I recently attended a workshop on addressing end-of-life issues and planning for this time of life. Here’s a quote from that workshop: “If talking about death shortened our life, there would be a reason not to talk about it.”

Even though we know this is not the case, still we think there is something morbid or threatening about this discussion. It might even put a “jinx” on the person to mention death at all. Our culture has had an ambivalent relationship with this topic. This causes much stress and grief for families at a time when it’s likely that they are already coping with a challenging situation.

Can we change this approach and incorporate this topic into our lives at a much less stressful time? I think we can, and here is one way to begin the investigation.

One local organization, COHO, Choosing Options Honoring Options, is holding its annual spring forum. This year, the topic is “Facing Mortality: The Elephant in the Room; Choosing Best Options for End-of Life Care."

There will be four separate presentations and one workshop. These will be held at the Smullin Health Education Center at the Rogue Regional Medical Center campus; 2825 E. Barnett Road. Each event has an afternoon session from 2 to 3:30 p.m., and one in the evening from 7 to 8:30 p.m. By the way, all these presentations are free to the public, and since COHO is a non-profit, they do welcome donations. Refreshments will be served.

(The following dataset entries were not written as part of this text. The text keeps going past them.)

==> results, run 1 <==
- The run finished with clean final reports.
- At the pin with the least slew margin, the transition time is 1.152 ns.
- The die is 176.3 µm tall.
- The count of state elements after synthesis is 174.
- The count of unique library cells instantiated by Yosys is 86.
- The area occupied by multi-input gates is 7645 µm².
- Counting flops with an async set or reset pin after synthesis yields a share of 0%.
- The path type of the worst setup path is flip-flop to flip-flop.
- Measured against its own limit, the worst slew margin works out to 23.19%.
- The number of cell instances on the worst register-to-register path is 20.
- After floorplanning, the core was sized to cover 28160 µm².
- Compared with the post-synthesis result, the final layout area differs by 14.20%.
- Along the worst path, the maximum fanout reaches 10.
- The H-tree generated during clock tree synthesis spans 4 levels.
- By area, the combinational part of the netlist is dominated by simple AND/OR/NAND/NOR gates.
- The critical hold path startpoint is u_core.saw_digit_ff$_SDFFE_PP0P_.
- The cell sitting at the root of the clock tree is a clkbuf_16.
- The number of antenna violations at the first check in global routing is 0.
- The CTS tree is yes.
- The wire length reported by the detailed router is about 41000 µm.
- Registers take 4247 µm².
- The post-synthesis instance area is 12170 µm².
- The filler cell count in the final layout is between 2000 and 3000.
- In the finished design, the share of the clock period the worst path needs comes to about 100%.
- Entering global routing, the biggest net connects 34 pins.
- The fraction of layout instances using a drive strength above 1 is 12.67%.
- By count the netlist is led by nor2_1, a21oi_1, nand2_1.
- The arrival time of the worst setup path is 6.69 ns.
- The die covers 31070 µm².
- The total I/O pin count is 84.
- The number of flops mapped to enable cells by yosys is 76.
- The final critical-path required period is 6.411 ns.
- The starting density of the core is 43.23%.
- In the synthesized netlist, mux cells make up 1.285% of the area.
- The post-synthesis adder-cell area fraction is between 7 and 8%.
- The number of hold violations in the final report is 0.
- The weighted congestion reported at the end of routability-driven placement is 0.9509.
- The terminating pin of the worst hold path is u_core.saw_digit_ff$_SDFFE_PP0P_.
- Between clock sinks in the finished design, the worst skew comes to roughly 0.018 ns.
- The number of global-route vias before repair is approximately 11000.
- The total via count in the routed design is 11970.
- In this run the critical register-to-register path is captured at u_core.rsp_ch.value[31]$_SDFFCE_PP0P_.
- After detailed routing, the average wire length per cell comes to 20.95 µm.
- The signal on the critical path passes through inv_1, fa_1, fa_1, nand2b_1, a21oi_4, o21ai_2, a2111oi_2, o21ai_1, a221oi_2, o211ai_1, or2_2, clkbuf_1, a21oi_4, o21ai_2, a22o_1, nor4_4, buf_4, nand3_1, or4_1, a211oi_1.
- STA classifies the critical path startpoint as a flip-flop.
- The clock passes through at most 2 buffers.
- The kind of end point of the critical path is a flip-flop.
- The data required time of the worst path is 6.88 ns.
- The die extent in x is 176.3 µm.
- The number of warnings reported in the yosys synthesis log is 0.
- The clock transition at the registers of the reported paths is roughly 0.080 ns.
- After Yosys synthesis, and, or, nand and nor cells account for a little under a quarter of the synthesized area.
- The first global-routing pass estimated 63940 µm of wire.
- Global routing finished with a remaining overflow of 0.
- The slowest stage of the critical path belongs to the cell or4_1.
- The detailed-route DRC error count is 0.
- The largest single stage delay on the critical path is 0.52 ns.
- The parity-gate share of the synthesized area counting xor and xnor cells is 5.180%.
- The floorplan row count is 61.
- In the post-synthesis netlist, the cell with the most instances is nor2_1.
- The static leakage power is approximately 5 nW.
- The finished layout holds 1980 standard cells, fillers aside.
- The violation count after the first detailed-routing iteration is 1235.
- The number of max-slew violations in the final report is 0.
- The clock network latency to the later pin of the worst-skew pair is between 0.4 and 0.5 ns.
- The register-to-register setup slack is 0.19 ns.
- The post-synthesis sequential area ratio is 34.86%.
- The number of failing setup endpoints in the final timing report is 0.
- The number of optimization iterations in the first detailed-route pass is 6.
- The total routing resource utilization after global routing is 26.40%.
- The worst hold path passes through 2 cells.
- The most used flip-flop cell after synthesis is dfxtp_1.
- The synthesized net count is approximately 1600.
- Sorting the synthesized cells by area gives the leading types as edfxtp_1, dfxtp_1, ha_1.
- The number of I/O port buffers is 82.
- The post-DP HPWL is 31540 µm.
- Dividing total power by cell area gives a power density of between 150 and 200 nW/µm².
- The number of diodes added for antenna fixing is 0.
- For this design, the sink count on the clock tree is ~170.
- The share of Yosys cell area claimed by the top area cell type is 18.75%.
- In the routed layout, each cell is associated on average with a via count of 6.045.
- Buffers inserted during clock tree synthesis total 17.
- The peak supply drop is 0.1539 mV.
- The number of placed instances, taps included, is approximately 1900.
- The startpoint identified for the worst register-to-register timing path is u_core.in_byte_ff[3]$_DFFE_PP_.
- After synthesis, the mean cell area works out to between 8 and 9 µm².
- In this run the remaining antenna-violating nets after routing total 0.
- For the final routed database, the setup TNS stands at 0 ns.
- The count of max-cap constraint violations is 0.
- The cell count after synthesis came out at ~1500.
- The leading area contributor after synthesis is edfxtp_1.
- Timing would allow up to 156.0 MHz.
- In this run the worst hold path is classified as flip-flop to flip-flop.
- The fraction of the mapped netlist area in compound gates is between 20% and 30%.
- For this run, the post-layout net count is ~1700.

Over the years, each separate series has been attended by at least 1,000 individuals. Clearly, there is a great deal of interest in these topics. Equally clear is that the manner in which they are presented by COHO has appeal and is very non-threatening.

The first presentation, called “Looking at the Life Cycle with Different Spiritual Traditions," begins this week on Thursday, Feb. 19. Seven different speakers from Christian, Catholic, Jewish and Buddhist backgrounds will describe their traditions' perspectives on the topic of life, death and dying.

On Thursday, Feb. 26, the topic will be “The Wisdom of Wit”, with actor Megan Cole, an Oregon Shakespeare Festival alumna, starring in the leading role in this play. She originally created the program for medical students and physicians in training. Excerpts from the play will be used to dramatize this personal experience of dying.

For medical professionals (physicians, nurses, social workers, etc.) dealing with end-of-life issues, there is a separate event providing continuing medical education credits from 1 to 5 p.m. Feb. 27, for $75. Cole will again provide a dramatized lecture and interactive performance. For this event only, call the Continuing Medical Education office at 541-789-4837 to register.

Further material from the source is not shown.